Don't Blame the AI


I learned the true meaning of accountability on a Sunday morning, many years ago, when I had to go into the office to fix a calculation mistake made by a member of my team.

I was an insurance pricing manager at the time. My team performed premium calculations that brought in $2 billion of revenue. It was complex work, spread across multiple staff, and the margin for error was incredibly low.

When my boss spotted an error in a table my team had produced, it was all I could do not to say: "Don't blame me, she's the one who stuffed up."

But that's not how accountability works. I was the manager, so the error was mine.

And that's how I came to be the one sitting in a stuffy office at 9:30am on a Sunday, to ensure the numbers that went out first thing on Monday could be guaranteed to be correct.

Working with AI is exactly the same.

You can delegate responsibility for a task, but you can never delegate the accountability.

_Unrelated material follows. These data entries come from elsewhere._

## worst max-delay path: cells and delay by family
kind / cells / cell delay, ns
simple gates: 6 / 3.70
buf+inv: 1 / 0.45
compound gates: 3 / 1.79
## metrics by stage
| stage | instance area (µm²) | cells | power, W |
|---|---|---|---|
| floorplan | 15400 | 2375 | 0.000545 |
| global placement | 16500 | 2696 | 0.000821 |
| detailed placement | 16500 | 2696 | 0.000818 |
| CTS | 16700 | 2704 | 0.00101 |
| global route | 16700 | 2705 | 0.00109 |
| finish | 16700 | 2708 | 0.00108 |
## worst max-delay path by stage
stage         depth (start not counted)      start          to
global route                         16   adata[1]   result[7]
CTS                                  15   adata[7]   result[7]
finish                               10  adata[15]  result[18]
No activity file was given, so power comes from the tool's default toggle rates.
==> flow/design.v <==
module fsub(
input wire [31:0] adata,
input wire [31:0] bdata,
output reg [31:0] result,
input wire clk,
input wire flag_in,
input wire [4:0] address_in,
output reg flag_out,
output reg [4:0] address_out);
wire hiseiki_a;
assign hiseiki_a = ! (| adata[30:23]);
wire hiseiki_b;
assign hiseiki_b = ! (| bdata[30:23]);
wire hiseiki;
assign hiseiki   = hiseiki_a || hiseiki_b;
wire tashi1hiki0;
assign tashi1hiki0 = adata[31] ^ bdata[31];
wire deka_a;
assign deka_a = adata[30:0] > bdata[30:0];
wire deka_s;
assign deka_s = deka_a ? adata[31] : ~bdata[31];
wire [7:0] deka_e;
assign deka_e = deka_a ? adata[30:23] : bdata[30:23];
wire [23:0] deka_m;
assign deka_m = deka_a ? {1'b1,adata[22:0]} : {1'b1,bdata[22:0]};
wire [7:0] ahikub;
assign ahikub = adata[30:23] - bdata[30:23];
wire [7:0] bhikua;
assign bhikua = bdata[30:23] - adata[30:23];
wire [23:0] chibi_m;
assign chibi_m = deka_a ? ({1'b1,bdata[22:0]} >> ahikub) : ({1'b1,adata[22:0]} >> bhikua);
reg hiseiki_reg_2;
reg hiseiki_a_reg_2;
reg s2_reg;
reg [7:0] e2_reg;
reg [24:0] kekka_reg;
reg [31:0] adata_reg_2;
reg [31:0] bdata_reg_2;
reg flag2;
reg [4:0] address2;
always@(posedge clk) begin
hiseiki_reg_2 <= hiseiki;
hiseiki_a_reg_2 <= hiseiki_a;
s2_reg <= deka_s;
e2_reg <= deka_e;
kekka_reg <= tashi1hiki0 ? deka_m + chibi_m : deka_m - chibi_m;
adata_reg_2 <= adata;
bdata_reg_2 <= {~bdata[31],bdata[30:0]};
flag2 <= flag_in;
address2 <= address_in;
end
always@(posedge clk) begin
flag_out <= flag2;
address_out <= address2;
if (hiseiki_reg_2) begin
result <= hiseiki_a_reg_2 ? bdata_reg_2 : adata_reg_2;
end else begin
casex (kekka_reg) 
25'b1xxxxxxxxxxxxxxxxxxxxxxxx: 
result <= {s2_reg,e2_reg+8'd1,kekka_reg[23:1]};
25'b01xxxxxxxxxxxxxxxxxxxxxxx: 
result <= {s2_reg,e2_reg,kekka_reg[22:0]};
25'b001xxxxxxxxxxxxxxxxxxxxxx: 
result <= (e2_reg < 1) ? 0 : {s2_reg,e2_reg-8'd1,kekka_reg[21:0],1'b0};
25'b0001xxxxxxxxxxxxxxxxxxxxx: 
result <= (e2_reg < 2) ? 0 : {s2_reg,e2_reg-8'd2,kekka_reg[20:0],2'b0};
25'b00001xxxxxxxxxxxxxxxxxxxx: 
result <= (e2_reg < 3) ? 0 : {s2_reg,e2_reg-8'd3,kekka_reg[19:0],3'b0};
25'b000001xxxxxxxxxxxxxxxxxxx: 
result <= (e2_reg < 4) ? 0 : {s2_reg,e2_reg-8'd4,kekka_reg[18:0],4'b0};
25'b0000001xxxxxxxxxxxxxxxxxx: 
result <= (e2_reg < 5) ? 0 : {s2_reg,e2_reg-8'd5,kekka_reg[17:0],5'b0};
25'b00000001xxxxxxxxxxxxxxxxx: 
result <= (e2_reg < 6) ? 0 : {s2_reg,e2_reg-8'd6,kekka_reg[16:0],6'b0};
25'b000000001xxxxxxxxxxxxxxxx: 
result <= (e2_reg < 7) ? 0 : {s2_reg,e2_reg-8'd7,kekka_reg[15:0],7'b0};
25'b0000000001xxxxxxxxxxxxxxx: 
result <= (e2_reg < 8) ? 0 : {s2_reg,e2_reg-8'd8,kekka_reg[14:0],8'b0};
25'b00000000001xxxxxxxxxxxxxx: 
result <= (e2_reg < 9) ? 0 : {s2_reg,e2_reg-8'd9,kekka_reg[13:0],9'b0};
25'b000000000001xxxxxxxxxxxxx: 
result <= (e2_reg < 10) ? 0 : {s2_reg,e2_reg-8'd10,kekka_reg[12:0],10'b0};
25'b0000000000001xxxxxxxxxxxx: 
result <= (e2_reg < 11) ? 0 : {s2_reg,e2_reg-8'd11,kekka_reg[11:0],11'b0};
25'b00000000000001xxxxxxxxxxx: 
result <= (e2_reg < 12) ? 0 : {s2_reg,e2_reg-8'd12,kekka_reg[10:0],12'b0};
25'b000000000000001xxxxxxxxxx: 
result <= (e2_reg < 13) ? 0 : {s2_reg,e2_reg-8'd13,kekka_reg[9:0],13'b0};
25'b0000000000000001xxxxxxxxx: 
result <= (e2_reg < 14) ? 0 : {s2_reg,e2_reg-8'd14,kekka_reg[8:0],14'b0};
25'b00000000000000001xxxxxxxx: 
result <= (e2_reg < 15) ? 0 : {s2_reg,e2_reg-8'd15,kekka_reg[7:0],15'b0};
25'b000000000000000001xxxxxxx: 
result <= (e2_reg < 16) ? 0 : {s2_reg,e2_reg-8'd16,kekka_reg[6:0],16'b0};
25'b0000000000000000001xxxxxx: 
result <= (e2_reg < 17) ? 0 : {s2_reg,e2_reg-8'd17,kekka_reg[5:0],17'b0};
25'b00000000000000000001xxxxx: 
result <= (e2_reg < 18) ? 0 : {s2_reg,e2_reg-8'd18,kekka_reg[4:0],18'b0};
25'b000000000000000000001xxxx: 
result <= (e2_reg < 19) ? 0 : {s2_reg,e2_reg-8'd19,kekka_reg[3:0],19'b0};
25'b0000000000000000000001xxx: 
result <= (e2_reg < 20) ? 0 : {s2_reg,e2_reg-8'd20,kekka_reg[2:0],20'b0};
25'b00000000000000000000001xx: 
result <= (e2_reg < 21) ? 0 : {s2_reg,e2_reg-8'd21,kekka_reg[1:0],21'b0};
25'b000000000000000000000001x: 
result <= (e2_reg < 22) ? 0 : {s2_reg,e2_reg-8'd22,kekka_reg[0:0],22'b0};
25'b0000000000000000000000001: 
result <= (e2_reg < 23) ? 0 : {s2_reg,e2_reg-8'd23,23'b0};
25'b0:
result <= 0;
endcase
end
end
endmodule
`default_nettype wire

If the AI gets it wrong and your stakeholders act on that AI output, you're the one who has to answer for it. Not the tool.

So, the obvious lesson here is to always check AI outputs.

Yeah, we all get that.

However, here's something most conversations about checking AI outputs miss. Something I learned in the aftermath of that Sunday morning.

I never wanted to have to go into the office on a Sunday ever again, so I built a checklist for reviewing my team's work - but I also built my intuition.

I knew our total premiums should come in at around $2 billion. I could recite our top 10 policyholders by heart.

If a number looked off, or an unfamiliar name appeared in the top 10, I knew immediately that something was wrong - before even reviewing the calculation.

That intuition didn't come from the checklist. The checklist was just the record of what I already knew. It came from deep familiarity with the problem: years of working in the domain, understanding what the numbers meant and knowing what "right" felt like.

This is what I think about when I hear people saying they're reviewing AI-created work.

Because if you don't have that internal alarm bell - if you don't know what a correct answer looks like - how will you know there's something off when AI hands you the wrong answer and calls it done?

The accountability doesn't transfer. Neither does the expertise that makes accountability meaningful.

If you don't have that expertise yet, now is the time to start building it.

Talk again soon,

Dr Genevieve Hayes

Data Science Impact Algorithm

Twice weekly, I share proven strategies to help data scientists get noticed, promoted, and valued. No theory — just practical steps to transform your technical expertise into business impact and the freedom to call your own shots.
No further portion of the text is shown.